Transcript: How Much Free Work Do Writers Do to Get Paid Work?
Colby Day on the uncomfortable realities of being a Hollywood scribe today
Sonny Bunch (00:07):
Welcome back to The Bulwark Goes to Hollywood. My name is Sonny Bunch. I'm culture editor at The Bulwark, and I'm very pleased to be joined today by Colby Day. Now Colby, working screenwriter since 2017. He is the writer of Spaceman. It's a Netflix movie that's coming out here soon, and the screenwriter In the Blink of an Eye, which was a Blacklist-making, Blacklist-appearing screenplay back in 2016. That is in, I think you said just finished shooting? Just wrapped up?
Colby Day (00:36):
We finished. Yeah.
Sonny Bunch (00:36):
Awesome.
Colby Day (00:37):
Just in the nick of time.
Sonny Bunch (00:38):
Got it in under the...
Colby Day (00:39):
Yes.
Sonny Bunch (00:39):
... under the, I don't know, just in the nick of time. Which it brings me to kind of the subject of this episode. So one of the reasons I wanted to have Colby Day on today was because a former guest of The Bulwark Goes to Hollywood, John Zaozirny, turned me onto a series of Medium posts he has written over the last couple years here, just highlighting the amount of work that goes into actually getting work in Hollywood if you are a screenwriter, which is a-
Colby Day (01:11):
It's a lot.
Sonny Bunch (01:12):
It is a daunting sort of process here. But thanks for being on the show, Colby. I really appreciate it.
Colby Day (01:20):
I'm so excited to be on, and I'm so happy that John recommended me as a resource. I think he's a very smart guy. We're just Twitter buddies, but he seems like a good one.
Sonny Bunch (01:30):
He is fantastic to follow if you are on Twitter and interested in screenwriting. So let's talk about life as a screenwriter when you're not actually sitting down and writing something that you've been hired to do.
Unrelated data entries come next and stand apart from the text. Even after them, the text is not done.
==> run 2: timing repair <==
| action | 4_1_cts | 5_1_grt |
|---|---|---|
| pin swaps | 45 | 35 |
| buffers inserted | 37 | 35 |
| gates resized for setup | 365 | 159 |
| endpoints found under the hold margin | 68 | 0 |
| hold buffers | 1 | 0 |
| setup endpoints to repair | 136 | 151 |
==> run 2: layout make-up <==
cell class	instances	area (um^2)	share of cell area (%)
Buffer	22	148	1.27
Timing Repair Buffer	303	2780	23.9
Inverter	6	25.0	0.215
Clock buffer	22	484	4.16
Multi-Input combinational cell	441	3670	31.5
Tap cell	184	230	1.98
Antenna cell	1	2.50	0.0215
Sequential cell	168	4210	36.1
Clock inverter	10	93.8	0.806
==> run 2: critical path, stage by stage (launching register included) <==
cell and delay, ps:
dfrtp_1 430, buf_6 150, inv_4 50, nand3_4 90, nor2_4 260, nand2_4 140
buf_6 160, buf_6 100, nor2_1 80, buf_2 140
`src/rtl/delta_lif_core.sv`:
```
// Leaky integrate-and-fire neuron with subtractive reset, refractory period and a lossless delta-event encoder.
// Latency: a step sampled at one edge updates state_out/spike on that edge; the resulting event is raised one edge later.
// Backpressure: ev_data holds while ev_valid & !ev_ready; ref only advances on accept, so no membrane change is lost.
module delta_lif_core #(
    parameter int WIDTH      = 8,
    parameter int LEAK_SHIFT = 1,
    parameter int REF_W      = 4
) (
    input  logic             clk,
    input  logic             rst,
    input  logic             in_valid,
    input  logic [WIDTH-1:0] in_current,
    input  logic [WIDTH-1:0] cfg_vth,
    input  logic [WIDTH-1:0] cfg_delta,
    input  logic [REF_W-1:0] cfg_refrac,
    output logic [WIDTH-1:0] state_out,
    output logic             spike,
    output logic             ev_valid,
    input  logic             ev_ready,
    output logic [WIDTH:0]   ev_data,
    output logic             refrac
);

    localparam logic [0:0] ST_INTEGRATE  = 1'b0;
    localparam logic [0:0] ST_REFRACTORY = 1'b1;
    localparam logic [0:0] ENC_IDLE      = 1'b0;
    localparam logic [0:0] ENC_HOLD      = 1'b1;

    localparam logic [REF_W-1:0] CNT_ONE   = 1;
    localparam logic [WIDTH:0]   DATA_ZERO = '0;

    // neuron state
    logic [WIDTH-1:0] u_q;
    logic [WIDTH-1:0] u_n;
    logic [REF_W-1:0] refrac_cnt;
    logic [REF_W-1:0] cnt_n;
    logic [0:0]       ns_q;
    logic [0:0]       ns_n;
    logic             spike_q;
    logic             spike_n;

    logic [WIDTH-1:0] leak;
    logic [WIDTH-1:0] decayed;
    logic [WIDTH:0]   sum_w;
    logic [WIDTH-1:0] sum_sat;
    logic             fire;

    // encoder state
    logic [0:0]       enc_q;
    logic [0:0]       enc_n;
    logic [WIDTH-1:0] ref_q;
    logic [WIDTH-1:0] ref_n;
    logic [WIDTH:0]   ref_sum;
    logic [WIDTH:0]   ev_data_q;
    logic [WIDTH:0]   ev_data_n;
    logic [WIDTH:0]   d;
    logic [WIDTH:0]   abs_d;
    logic             accept;
    logic             load;

    always_comb begin
        leak    = u_q >> LEAK_SHIFT;
        decayed = u_q - leak;
        sum_w   = {1'b0, decayed} + {1'b0, in_current};
        sum_sat = sum_w[WIDTH] ? {WIDTH{1'b1}} : sum_w[WIDTH-1:0];
        fire    = (cfg_vth != '0) && (sum_sat >= cfg_vth);

        u_n     = u_q;
        cnt_n   = refrac_cnt;
        spike_n = 1'b0;

        if (in_valid) begin
            if (ns_q == ST_REFRACTORY) begin
                // input current is dropped while refractory; only the leak applies
                u_n   = decayed;
                cnt_n = refrac_cnt - CNT_ONE;
            end else if (fire) begin
                u_n     = sum_sat - cfg_vth;
                spike_n = 1'b1;
                cnt_n   = cfg_refrac;
            end else begin
                u_n = sum_sat;
            end
        end

        ns_n = (cnt_n != '0) ? ST_REFRACTORY : ST_INTEGRATE;
    end

    always_ff @(posedge clk or posedge rst) begin
        if (rst) begin
            u_q        <= '0;
            refrac_cnt <= '0;
            ns_q       <= ST_INTEGRATE;
            spike_q    <= 1'b0;
        end else begin
            u_q        <= u_n;
            refrac_cnt <= cnt_n;
            ns_q       <= ns_n;
            spike_q    <= spike_n;
        end
    end

    always_comb begin
        accept  = (enc_q == ENC_HOLD) && ev_ready;
        ref_sum = {1'b0, ref_q} + ev_data_q;
        // ref + accepted delta always lands back in the unsigned membrane range
        ref_n   = accept ? ref_sum[WIDTH-1:0] : ref_q;
        d       = {1'b0, u_q} - {1'b0, ref_n};
        abs_d   = d[WIDTH] ? (DATA_ZERO - d) : d;
        load    = ((enc_q == ENC_IDLE) || ev_ready) && (d != DATA_ZERO) &&
                  (abs_d >= {1'b0, cfg_delta});

        enc_n     = enc_q;
        ev_data_n = ev_data_q;
        if (load) begin
            enc_n     = ENC_HOLD;
            ev_data_n = d;
        end else if (accept) begin
            enc_n = ENC_IDLE;
        end
    end

    always_ff @(posedge clk or posedge rst) begin
        if (rst) begin
            enc_q     <= ENC_IDLE;
            ref_q     <= '0;
            ev_data_q <= '0;
        end else begin
            enc_q     <= enc_n;
            ref_q     <= ref_n;
            ev_data_q <= ev_data_n;
        end
    end

    assign state_out = u_q;
    assign spike     = spike_q;
    assign refrac    = (ns_q == ST_REFRACTORY);
    assign ev_valid  = (enc_q == ENC_HOLD);
    assign ev_data   = ev_data_q;

endmodule

```
`config.mk`:
```
export PLATFORM = sky130hd
export DESIGN_NAME = delta_lif_core
export DESIGN_NICKNAME = d
export VERILOG_FILES = /design/src/rtl/delta_lif_core.sv
export SDC_FILE = /design/constraint.sdc
export NUM_CORES = 1
export LEC_CHECK = 0
export BUFFER_PORTS_ARGS = -buffer_cell sky130_fd_sc_hd__buf_2
export CAP_MARGIN = 20
export CORE_MARGIN = 1.5
export CORE_UTILIZATION = 53
export DETAILED_ROUTE_END_ITERATION = 8
export GPL_ROUTABILITY_DRIVEN = 0
export PLACE_DENSITY = 0.78
export SETUP_SLACK_MARGIN = 0.15
export SYNTH_ARGS = -nofsm -noshare
export SYNTH_HDL_FRONTEND = slang
export SYNTH_SLANG_ARGS = --single-unit
```
`constraint.sdc`:
```
create_clock -name clk -period 5.3 [get_ports clk]
set_clock_uncertainty 0.05 [all_clocks]
set_input_delay 1.325 -clock clk [delete_from_list [all_inputs] [get_ports clk]]
set_output_delay 1.325 -clock clk [all_outputs]
set_load 0.005 [all_outputs]
```
==> flow_metrics.env <==
export IMPL_synth_area_leaders="dfrtp_1 (23%), ha_1 (17%), xnor2_1 (6.6%)"
export IMPL_clk_latency_ns=0.29
export IMPL_drive_gt1_frac=0.3533
export IMPL_cts_buffer_depth=2
export IMPL_avgSynthCellArea_um2=8.406
export IMPL_synth_common_cells="inv_1 (55), ha_1 (47), dfrtp_1 (32), nand2_1 (31), a21oi_1 (29)"
export IMPL_chipWidth_um=83.44
export IMPL_grt_pass1_wl_mm=13.79
export IMPL_cp_start_kind="primary input"
export IMPL_antenna_found_initial=0
export IMPL_synth_compound_area_frac=0.2178
export IMPL_wl_per_cell_um=15.33
export IMPL_via_per_inst=5.735
export IMPL_timing_final_crit_period_ns=5.233
export IMPL_tightestPinTransition_ns=0.8781
export IMPL_seq_area_um2=803.3
export IMPL_status="finished, final reports clean"
export IMPL_dr_total_vias=3315
export IMPL_fillers=498
export IMPL_cp_required_ns=5.41
export IMPL_htreeDepth=2
export IMPL_clk_pin_slew_ns=0.07
export IMPL_met2_usage=0.4686
export IMPL_place_inst=553
export IMPL_post_route_util=0.7168
export IMPL_min_path_cells=1
export IMPL_final_max_slew_violation_count=0
export IMPL_routed_wl_mm=8.861
export IMPL_yosysUniqueCellTypes=56
export IMPL_cts_tree="built"
export IMPL_critPathKind="in2reg"
export IMPL_setup_violations=0
export IMPL_path_max_fanout=2
export IMPL_r2r_cells=24
export IMPL_met3_usage=0.03777
export IMPL_route_detailed_drc=0
export IMPL_ys_flop_type="dfrtp_1"
export IMPL_grt_busiest_layer="met2"
export IMPL_die_h_um=83.44
export IMPL_muxShareOfSynthArea=0.03539
export IMPL_yosysTopAreaCell="dfrtp_1"
export IMPL_synth_top_family_by_area="compound AO/OA/AOI/OAI gates"
export IMPL_cp_arrival_ns=5.34
export IMPL_syn_inst=408
export IMPL_syn_nets=492
export IMPL_dieArea_um2=6962
export IMPL_synth_edff_count=0
export IMPL_synthArstFlopShare=1.000
export IMPL_dp_hpwl_mm=6.522
export IMPL_grt_max_degree=33
export IMPL_pin_count=52
export IMPL_gr_total_overflow=0
export IMPL_cts_sinks=32
export IMPL_min_path_type="reg2reg"
export IMPL_drt_pass1_iterations=4
export IMPL_cts_root_buffer="clkbuf_8"
export IMPL_layout_cells_non_filler=578
export IMPL_ys_seq_area_frac=0.2335
export IMPL_synth_top_cell_area_share=0.2335
export IMPL_grtUsageMet1=0.2725
export IMPL_cp_end_kind="flop"
export IMPL_yosys_warnings=0
export IMPL_grtUsageTotal=0.2433
export IMPL_syn2layout_area_growth_pct=31.96
export IMPL_multi_input_area_um2=2741
export IMPL_pre_cts_ws_ns=-0.1931
export IMPL_hold_slack_ns=0.4448
export IMPL_synth_simple_area_share=0.1540
export IMPL_initial_core_util=0.5432
export IMPL_yosys_cell_count_top_type="inv_1"
export IMPL_relSlewSlack=0.4146
export IMPL_synth_xor_area_frac=0.08428
export IMPL_first_iter_violations=207
export IMPL_period_share=0.9873
export IMPL_fmax_mhz=191.1
export IMPL_fp_row_count=29
export IMPL_synth_area_um2=3430
export IMPL_grt_setup_unrepaired="true"
export IMPL_synth_seq_cells=32
export IMPL_port_buffers=51
export IMPL_cts_made_buffers=5
export IMPL_worst_slack_ns=0.06734
export IMPL_antenna_cells=0
export IMPL_coreArea_um2=6314
export IMPL_fin_nets=584
export IMPL_grt_pass1_vias=3152
export IMPL_ant_nets=0
export IMPL_synthAdderAreaFrac=0.2036
export IMPL_drv_cap=0
export IMPL_finalHoldViolations=0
I don't think people really understand the process of getting work in Hollywood. I mean for actors, there are movies where you watch and people go, they go to auditions and tryouts and you can kind of understand that. But I think with writers it's different because this is all behind the scenes. I mean, writing is writing, but not all writing is for pay. Walk us through what your average kind of year looks like to get from unemployed to employed.